[Start of section]

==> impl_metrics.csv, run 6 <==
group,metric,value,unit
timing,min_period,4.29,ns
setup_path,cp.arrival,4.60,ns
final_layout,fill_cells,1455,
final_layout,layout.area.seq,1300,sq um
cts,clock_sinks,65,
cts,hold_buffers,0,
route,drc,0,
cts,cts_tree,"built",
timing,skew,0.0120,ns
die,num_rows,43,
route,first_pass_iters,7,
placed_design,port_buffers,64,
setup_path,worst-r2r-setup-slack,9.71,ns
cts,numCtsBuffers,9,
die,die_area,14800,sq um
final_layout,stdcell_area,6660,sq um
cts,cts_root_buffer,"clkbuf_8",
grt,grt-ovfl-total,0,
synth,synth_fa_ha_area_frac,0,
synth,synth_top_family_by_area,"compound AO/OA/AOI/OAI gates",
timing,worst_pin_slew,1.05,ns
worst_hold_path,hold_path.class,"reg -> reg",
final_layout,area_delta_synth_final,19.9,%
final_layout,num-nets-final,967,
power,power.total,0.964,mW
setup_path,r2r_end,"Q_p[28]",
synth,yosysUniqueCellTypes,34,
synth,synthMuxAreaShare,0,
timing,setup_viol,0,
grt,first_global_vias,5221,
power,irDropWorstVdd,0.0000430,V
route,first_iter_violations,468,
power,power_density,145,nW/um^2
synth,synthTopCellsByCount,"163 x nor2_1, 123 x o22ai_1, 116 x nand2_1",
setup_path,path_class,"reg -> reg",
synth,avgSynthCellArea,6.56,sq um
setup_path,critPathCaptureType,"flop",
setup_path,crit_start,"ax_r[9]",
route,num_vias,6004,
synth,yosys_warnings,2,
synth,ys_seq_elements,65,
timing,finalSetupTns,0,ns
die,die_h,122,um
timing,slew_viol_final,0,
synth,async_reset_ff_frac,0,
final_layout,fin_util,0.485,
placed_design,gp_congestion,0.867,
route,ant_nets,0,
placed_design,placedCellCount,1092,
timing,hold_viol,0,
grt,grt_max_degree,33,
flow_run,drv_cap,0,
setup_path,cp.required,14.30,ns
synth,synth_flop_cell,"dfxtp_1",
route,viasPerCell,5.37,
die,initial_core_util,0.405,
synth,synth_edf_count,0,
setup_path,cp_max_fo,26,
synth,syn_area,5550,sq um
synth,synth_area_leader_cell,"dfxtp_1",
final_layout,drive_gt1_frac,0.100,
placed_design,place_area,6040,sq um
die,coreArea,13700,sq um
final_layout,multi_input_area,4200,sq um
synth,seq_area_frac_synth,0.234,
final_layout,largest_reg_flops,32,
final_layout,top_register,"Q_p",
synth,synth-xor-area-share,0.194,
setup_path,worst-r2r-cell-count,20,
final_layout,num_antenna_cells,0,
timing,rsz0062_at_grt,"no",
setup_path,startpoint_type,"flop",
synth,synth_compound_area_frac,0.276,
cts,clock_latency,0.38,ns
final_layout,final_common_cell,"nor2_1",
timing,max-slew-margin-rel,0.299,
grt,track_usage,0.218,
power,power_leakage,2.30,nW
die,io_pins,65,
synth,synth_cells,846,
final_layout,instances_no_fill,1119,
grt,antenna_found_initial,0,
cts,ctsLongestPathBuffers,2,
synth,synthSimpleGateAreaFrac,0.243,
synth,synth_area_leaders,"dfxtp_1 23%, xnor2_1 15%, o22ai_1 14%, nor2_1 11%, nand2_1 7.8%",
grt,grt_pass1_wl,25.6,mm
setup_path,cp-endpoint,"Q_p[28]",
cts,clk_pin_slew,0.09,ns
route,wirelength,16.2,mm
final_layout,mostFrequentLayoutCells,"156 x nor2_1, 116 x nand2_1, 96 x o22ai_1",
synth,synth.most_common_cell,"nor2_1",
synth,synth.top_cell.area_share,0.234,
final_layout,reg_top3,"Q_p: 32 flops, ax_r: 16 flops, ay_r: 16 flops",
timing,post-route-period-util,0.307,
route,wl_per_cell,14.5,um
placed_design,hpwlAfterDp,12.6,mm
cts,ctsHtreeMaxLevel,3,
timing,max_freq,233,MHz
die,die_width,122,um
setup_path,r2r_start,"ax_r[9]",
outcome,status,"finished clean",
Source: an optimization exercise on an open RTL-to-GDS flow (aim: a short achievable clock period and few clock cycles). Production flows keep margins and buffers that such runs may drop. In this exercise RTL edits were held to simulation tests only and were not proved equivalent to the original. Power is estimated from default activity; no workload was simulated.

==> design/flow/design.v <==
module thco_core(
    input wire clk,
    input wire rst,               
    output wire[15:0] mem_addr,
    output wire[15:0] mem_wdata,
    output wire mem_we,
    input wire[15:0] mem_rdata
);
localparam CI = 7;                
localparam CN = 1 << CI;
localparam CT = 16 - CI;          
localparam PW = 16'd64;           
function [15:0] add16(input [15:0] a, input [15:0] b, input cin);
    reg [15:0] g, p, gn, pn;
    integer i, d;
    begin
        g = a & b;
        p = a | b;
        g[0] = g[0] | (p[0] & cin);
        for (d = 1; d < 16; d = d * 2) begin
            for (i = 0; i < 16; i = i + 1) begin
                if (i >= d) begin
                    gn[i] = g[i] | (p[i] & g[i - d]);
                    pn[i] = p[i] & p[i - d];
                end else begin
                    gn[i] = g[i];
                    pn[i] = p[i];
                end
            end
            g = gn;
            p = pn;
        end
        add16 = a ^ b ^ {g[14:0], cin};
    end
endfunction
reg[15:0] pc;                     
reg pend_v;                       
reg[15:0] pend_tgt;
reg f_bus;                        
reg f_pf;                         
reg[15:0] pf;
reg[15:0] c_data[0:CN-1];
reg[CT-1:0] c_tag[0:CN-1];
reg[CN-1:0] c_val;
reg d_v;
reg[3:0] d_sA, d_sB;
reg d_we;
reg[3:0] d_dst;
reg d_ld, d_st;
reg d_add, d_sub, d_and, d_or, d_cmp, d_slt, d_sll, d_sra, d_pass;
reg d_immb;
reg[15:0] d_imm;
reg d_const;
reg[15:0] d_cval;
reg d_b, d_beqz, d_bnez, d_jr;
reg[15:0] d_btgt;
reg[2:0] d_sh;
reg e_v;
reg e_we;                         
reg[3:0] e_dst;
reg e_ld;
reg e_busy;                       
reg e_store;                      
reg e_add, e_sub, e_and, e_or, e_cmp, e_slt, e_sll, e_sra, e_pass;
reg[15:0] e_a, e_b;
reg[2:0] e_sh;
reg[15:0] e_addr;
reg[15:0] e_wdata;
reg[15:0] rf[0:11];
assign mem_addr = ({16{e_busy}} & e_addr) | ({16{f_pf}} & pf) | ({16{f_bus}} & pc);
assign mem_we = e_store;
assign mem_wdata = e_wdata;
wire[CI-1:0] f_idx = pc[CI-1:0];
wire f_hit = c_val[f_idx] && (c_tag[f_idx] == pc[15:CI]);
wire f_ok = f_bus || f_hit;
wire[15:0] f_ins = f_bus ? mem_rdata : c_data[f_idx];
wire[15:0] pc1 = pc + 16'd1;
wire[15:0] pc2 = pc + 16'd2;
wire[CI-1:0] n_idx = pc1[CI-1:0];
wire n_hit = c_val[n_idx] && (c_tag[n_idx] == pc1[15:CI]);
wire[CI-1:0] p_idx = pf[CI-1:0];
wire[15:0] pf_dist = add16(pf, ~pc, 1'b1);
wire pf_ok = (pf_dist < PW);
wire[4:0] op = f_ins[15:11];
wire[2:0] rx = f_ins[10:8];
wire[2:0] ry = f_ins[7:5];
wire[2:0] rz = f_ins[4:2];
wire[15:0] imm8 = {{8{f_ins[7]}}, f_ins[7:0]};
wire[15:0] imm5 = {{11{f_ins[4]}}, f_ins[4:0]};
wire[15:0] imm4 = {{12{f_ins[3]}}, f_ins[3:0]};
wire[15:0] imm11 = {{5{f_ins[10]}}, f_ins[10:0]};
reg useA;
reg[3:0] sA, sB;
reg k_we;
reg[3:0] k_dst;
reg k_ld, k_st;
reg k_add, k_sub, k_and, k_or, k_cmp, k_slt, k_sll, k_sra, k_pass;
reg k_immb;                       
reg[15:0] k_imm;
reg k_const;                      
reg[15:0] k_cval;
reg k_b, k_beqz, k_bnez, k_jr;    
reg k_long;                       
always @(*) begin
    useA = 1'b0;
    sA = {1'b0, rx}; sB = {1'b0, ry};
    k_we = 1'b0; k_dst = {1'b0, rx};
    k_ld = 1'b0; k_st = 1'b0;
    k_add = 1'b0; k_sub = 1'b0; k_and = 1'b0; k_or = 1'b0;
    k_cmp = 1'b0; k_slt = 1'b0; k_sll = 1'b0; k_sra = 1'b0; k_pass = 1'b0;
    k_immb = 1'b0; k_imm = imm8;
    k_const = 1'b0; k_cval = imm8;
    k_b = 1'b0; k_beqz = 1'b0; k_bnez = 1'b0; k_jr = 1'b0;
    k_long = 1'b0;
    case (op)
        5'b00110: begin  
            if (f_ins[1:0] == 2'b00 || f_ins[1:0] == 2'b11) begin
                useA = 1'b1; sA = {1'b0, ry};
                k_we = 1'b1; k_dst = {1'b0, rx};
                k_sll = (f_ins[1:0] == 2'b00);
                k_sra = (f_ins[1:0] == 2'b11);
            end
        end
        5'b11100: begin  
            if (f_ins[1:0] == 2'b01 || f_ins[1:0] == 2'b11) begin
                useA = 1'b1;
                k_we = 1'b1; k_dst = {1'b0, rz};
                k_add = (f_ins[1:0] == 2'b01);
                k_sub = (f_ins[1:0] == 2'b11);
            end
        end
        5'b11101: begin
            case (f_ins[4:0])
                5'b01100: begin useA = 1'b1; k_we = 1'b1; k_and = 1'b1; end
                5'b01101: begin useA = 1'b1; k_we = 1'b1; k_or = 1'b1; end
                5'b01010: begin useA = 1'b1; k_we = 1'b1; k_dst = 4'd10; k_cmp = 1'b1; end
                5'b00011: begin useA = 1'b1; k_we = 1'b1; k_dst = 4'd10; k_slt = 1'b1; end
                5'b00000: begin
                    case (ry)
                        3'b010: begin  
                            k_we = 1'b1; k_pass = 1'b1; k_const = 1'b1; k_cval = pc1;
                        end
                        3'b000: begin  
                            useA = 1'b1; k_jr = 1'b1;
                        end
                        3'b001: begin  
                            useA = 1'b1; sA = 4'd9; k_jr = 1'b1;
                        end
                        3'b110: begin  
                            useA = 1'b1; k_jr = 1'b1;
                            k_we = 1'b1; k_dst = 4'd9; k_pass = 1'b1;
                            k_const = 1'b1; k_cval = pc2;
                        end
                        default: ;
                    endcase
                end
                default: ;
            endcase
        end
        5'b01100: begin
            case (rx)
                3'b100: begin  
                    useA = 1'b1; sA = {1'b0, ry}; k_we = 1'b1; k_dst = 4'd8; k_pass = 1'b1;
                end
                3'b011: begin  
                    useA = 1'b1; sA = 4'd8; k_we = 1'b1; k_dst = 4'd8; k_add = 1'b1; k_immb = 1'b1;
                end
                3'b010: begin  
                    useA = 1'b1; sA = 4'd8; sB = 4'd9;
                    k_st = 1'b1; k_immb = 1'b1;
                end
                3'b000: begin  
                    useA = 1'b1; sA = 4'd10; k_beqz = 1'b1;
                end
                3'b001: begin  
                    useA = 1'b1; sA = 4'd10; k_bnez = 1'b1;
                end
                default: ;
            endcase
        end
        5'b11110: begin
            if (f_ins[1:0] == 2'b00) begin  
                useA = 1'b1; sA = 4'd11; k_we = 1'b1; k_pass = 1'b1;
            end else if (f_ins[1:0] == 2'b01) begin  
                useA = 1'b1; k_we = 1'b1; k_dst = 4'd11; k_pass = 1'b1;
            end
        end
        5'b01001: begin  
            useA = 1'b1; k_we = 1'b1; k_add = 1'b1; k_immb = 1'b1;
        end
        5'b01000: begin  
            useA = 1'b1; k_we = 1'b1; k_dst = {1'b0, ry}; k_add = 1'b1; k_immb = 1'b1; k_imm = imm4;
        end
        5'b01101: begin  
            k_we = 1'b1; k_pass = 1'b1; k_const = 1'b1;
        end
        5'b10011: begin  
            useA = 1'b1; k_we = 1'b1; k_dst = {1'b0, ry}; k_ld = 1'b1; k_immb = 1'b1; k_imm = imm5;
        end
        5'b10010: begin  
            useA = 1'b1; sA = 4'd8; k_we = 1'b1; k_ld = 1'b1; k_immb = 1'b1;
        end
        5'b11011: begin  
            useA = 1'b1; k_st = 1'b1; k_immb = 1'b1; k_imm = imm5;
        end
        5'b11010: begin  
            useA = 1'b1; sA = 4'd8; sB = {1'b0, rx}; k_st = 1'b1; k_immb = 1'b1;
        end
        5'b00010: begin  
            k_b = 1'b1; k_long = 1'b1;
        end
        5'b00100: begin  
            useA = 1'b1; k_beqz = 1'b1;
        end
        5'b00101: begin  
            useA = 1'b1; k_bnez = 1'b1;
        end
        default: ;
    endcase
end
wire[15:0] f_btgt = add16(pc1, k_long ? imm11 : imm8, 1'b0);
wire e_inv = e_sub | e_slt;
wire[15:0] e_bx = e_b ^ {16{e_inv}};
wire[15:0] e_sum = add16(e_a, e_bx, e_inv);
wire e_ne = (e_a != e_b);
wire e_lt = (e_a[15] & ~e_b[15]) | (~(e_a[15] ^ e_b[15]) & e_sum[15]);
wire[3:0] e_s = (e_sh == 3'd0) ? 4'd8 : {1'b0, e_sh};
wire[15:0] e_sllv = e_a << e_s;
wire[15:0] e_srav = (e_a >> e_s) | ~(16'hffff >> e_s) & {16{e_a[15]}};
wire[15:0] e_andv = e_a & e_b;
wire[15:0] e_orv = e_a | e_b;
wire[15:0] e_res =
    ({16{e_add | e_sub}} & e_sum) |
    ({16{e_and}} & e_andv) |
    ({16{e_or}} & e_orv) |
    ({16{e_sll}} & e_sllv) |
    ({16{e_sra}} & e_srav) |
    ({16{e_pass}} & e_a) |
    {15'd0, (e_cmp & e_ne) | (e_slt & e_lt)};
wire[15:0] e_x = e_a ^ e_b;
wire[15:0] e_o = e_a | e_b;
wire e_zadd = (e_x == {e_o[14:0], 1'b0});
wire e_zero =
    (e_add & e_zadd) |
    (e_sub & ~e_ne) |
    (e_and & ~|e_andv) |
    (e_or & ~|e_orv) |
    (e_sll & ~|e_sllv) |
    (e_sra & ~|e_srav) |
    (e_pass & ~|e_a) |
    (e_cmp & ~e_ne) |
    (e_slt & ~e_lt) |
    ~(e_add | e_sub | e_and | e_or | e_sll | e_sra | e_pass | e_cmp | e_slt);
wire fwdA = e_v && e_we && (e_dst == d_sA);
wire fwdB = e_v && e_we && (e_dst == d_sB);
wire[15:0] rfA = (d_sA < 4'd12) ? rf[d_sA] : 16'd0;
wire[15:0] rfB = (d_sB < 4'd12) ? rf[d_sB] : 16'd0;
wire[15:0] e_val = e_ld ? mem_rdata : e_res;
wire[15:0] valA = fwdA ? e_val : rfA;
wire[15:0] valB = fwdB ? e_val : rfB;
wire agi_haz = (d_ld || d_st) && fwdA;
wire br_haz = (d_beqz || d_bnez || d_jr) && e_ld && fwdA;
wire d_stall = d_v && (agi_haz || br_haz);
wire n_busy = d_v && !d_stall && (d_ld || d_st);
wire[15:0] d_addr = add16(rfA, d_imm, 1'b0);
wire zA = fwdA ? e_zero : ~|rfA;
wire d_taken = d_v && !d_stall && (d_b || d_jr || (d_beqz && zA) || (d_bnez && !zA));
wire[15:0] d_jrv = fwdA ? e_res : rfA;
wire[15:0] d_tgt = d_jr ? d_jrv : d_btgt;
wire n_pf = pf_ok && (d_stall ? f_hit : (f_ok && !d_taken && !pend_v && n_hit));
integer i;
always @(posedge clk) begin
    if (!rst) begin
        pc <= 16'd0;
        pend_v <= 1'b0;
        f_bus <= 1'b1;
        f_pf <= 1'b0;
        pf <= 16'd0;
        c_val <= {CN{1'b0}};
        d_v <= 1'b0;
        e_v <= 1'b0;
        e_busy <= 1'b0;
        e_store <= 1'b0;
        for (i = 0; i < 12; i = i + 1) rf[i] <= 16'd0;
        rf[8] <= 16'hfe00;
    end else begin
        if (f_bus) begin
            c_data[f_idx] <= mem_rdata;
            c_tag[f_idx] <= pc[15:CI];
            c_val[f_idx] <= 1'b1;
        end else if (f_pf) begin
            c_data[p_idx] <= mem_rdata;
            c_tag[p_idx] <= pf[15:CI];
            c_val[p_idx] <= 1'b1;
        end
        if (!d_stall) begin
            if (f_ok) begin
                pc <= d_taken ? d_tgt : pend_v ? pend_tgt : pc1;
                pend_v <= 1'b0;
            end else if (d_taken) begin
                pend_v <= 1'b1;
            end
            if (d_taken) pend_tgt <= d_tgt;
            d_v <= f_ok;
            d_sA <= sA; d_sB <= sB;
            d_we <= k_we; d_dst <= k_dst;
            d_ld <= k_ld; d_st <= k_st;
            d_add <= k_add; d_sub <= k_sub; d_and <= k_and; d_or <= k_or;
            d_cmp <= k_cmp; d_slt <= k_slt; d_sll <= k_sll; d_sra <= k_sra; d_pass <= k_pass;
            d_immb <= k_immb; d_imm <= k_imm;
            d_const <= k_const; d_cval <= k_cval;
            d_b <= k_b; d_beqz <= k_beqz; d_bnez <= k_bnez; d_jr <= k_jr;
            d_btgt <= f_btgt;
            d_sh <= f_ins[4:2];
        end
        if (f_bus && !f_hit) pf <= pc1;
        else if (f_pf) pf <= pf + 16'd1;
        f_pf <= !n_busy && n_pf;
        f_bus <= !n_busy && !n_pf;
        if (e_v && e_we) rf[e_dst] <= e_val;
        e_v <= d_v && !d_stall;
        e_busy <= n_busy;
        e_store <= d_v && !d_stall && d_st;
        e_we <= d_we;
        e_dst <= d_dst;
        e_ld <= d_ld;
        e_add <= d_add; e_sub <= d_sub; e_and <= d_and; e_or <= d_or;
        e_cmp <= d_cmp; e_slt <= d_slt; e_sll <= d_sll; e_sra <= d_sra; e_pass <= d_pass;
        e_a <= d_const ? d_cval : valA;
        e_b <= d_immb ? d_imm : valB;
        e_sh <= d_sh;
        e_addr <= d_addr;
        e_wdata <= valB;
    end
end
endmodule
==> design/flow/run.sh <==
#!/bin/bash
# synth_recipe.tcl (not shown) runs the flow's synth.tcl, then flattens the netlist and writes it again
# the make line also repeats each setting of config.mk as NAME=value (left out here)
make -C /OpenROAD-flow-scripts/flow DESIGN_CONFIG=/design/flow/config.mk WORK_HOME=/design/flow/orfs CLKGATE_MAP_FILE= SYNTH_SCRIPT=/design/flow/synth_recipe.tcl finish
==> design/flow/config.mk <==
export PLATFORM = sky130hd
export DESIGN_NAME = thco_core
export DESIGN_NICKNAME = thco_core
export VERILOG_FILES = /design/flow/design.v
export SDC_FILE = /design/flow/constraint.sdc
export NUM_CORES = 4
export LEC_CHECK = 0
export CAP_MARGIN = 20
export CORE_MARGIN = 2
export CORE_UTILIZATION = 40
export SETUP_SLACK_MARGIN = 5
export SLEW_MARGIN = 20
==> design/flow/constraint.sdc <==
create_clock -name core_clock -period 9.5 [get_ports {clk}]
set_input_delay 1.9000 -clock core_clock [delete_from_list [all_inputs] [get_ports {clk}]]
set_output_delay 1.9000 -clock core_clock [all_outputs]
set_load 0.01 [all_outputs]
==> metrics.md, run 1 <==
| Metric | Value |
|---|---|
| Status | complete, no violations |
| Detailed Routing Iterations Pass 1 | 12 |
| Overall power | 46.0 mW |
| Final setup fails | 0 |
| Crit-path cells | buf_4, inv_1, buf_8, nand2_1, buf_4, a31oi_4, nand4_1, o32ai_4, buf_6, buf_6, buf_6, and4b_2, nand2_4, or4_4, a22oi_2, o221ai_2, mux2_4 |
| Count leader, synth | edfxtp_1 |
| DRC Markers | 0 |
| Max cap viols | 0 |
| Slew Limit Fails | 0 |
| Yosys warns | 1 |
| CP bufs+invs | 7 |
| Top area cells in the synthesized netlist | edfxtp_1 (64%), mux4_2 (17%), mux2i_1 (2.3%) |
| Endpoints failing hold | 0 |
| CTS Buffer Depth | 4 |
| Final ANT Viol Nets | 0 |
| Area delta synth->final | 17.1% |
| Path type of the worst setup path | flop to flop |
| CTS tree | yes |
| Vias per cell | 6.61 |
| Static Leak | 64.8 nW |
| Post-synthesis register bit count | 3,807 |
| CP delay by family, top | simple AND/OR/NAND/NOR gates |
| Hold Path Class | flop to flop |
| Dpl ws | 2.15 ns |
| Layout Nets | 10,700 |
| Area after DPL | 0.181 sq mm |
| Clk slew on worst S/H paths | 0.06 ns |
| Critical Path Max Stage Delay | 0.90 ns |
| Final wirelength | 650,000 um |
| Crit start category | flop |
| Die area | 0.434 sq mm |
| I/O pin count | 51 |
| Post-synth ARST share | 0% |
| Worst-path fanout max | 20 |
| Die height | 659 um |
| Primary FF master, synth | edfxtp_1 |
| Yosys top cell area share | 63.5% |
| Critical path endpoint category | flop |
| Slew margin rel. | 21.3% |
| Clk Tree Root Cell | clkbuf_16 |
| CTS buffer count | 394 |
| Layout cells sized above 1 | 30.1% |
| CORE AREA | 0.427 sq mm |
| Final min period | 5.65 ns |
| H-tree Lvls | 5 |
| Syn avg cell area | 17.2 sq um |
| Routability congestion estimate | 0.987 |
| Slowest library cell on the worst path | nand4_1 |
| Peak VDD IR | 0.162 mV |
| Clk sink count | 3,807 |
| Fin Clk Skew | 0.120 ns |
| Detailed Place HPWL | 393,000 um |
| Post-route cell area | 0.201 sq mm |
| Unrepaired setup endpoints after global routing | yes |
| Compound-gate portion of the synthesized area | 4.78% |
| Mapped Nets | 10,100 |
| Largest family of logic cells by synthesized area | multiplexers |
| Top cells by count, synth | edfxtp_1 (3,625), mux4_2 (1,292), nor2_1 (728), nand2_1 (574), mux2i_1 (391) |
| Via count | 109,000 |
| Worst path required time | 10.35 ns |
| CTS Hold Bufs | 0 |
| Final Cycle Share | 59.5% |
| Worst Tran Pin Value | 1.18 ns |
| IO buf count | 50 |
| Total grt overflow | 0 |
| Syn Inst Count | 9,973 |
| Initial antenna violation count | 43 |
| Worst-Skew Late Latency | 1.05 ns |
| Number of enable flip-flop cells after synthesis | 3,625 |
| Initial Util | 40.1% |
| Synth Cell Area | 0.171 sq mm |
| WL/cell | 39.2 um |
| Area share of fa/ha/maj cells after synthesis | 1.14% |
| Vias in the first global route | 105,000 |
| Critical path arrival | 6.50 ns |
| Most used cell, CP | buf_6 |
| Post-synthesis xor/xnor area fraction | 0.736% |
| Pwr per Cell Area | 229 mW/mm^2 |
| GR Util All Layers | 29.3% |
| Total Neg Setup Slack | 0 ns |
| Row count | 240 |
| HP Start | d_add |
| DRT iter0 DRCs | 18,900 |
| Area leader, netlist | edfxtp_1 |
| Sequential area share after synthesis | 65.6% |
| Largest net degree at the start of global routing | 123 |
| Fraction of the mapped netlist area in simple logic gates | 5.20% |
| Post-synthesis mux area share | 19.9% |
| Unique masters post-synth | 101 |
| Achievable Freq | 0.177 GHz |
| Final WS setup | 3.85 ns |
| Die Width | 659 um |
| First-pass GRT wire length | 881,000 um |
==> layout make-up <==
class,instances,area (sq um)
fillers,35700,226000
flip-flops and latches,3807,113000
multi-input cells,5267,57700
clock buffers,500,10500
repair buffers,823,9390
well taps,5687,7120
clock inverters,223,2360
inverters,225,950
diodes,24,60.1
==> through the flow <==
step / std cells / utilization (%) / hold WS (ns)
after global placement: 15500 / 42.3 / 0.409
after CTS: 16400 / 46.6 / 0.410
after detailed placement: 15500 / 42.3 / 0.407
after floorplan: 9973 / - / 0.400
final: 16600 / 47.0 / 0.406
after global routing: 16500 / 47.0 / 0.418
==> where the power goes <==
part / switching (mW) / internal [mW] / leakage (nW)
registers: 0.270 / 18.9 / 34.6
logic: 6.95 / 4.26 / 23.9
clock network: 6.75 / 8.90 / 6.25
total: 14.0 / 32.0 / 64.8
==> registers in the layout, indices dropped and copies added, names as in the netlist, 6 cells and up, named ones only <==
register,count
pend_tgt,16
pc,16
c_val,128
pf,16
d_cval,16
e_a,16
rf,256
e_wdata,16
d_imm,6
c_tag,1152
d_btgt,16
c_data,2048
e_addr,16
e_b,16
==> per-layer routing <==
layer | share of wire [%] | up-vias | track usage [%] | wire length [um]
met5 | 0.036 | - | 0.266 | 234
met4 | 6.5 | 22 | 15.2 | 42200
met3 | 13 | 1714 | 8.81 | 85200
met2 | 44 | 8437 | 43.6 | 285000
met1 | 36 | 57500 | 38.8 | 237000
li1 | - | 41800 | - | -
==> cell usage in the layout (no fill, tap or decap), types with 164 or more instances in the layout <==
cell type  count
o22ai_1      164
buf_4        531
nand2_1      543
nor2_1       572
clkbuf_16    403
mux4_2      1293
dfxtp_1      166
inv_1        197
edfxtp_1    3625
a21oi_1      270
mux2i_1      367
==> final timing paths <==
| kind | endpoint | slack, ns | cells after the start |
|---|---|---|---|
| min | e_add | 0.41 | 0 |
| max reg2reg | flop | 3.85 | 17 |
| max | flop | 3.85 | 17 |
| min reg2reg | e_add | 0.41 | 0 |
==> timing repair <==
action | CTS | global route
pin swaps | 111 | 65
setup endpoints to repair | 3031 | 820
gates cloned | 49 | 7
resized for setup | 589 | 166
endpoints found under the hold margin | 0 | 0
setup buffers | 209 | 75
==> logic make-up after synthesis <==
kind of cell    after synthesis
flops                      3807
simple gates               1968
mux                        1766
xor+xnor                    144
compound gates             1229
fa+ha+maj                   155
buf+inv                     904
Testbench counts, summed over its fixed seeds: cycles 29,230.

[End of section]

▶ [Exercise aim]
Quote exactly the lines running from the start of the listing above through the line where "final_layout,stdcell_area,6660,sq um" is found, and output no other lines.

▶ [Answer for the task]
==> impl_metrics.csv, run 6 <==
group,metric,value,unit
timing,min_period,4.29,ns
setup_path,cp.arrival,4.60,ns
final_layout,fill_cells,1455,
final_layout,layout.area.seq,1300,sq um
cts,clock_sinks,65,
cts,hold_buffers,0,
route,drc,0,
cts,cts_tree,"built",
timing,skew,0.0120,ns
die,num_rows,43,
route,first_pass_iters,7,
placed_design,port_buffers,64,
setup_path,worst-r2r-setup-slack,9.71,ns
cts,numCtsBuffers,9,
die,die_area,14800,sq um
final_layout,stdcell_area,6660,sq um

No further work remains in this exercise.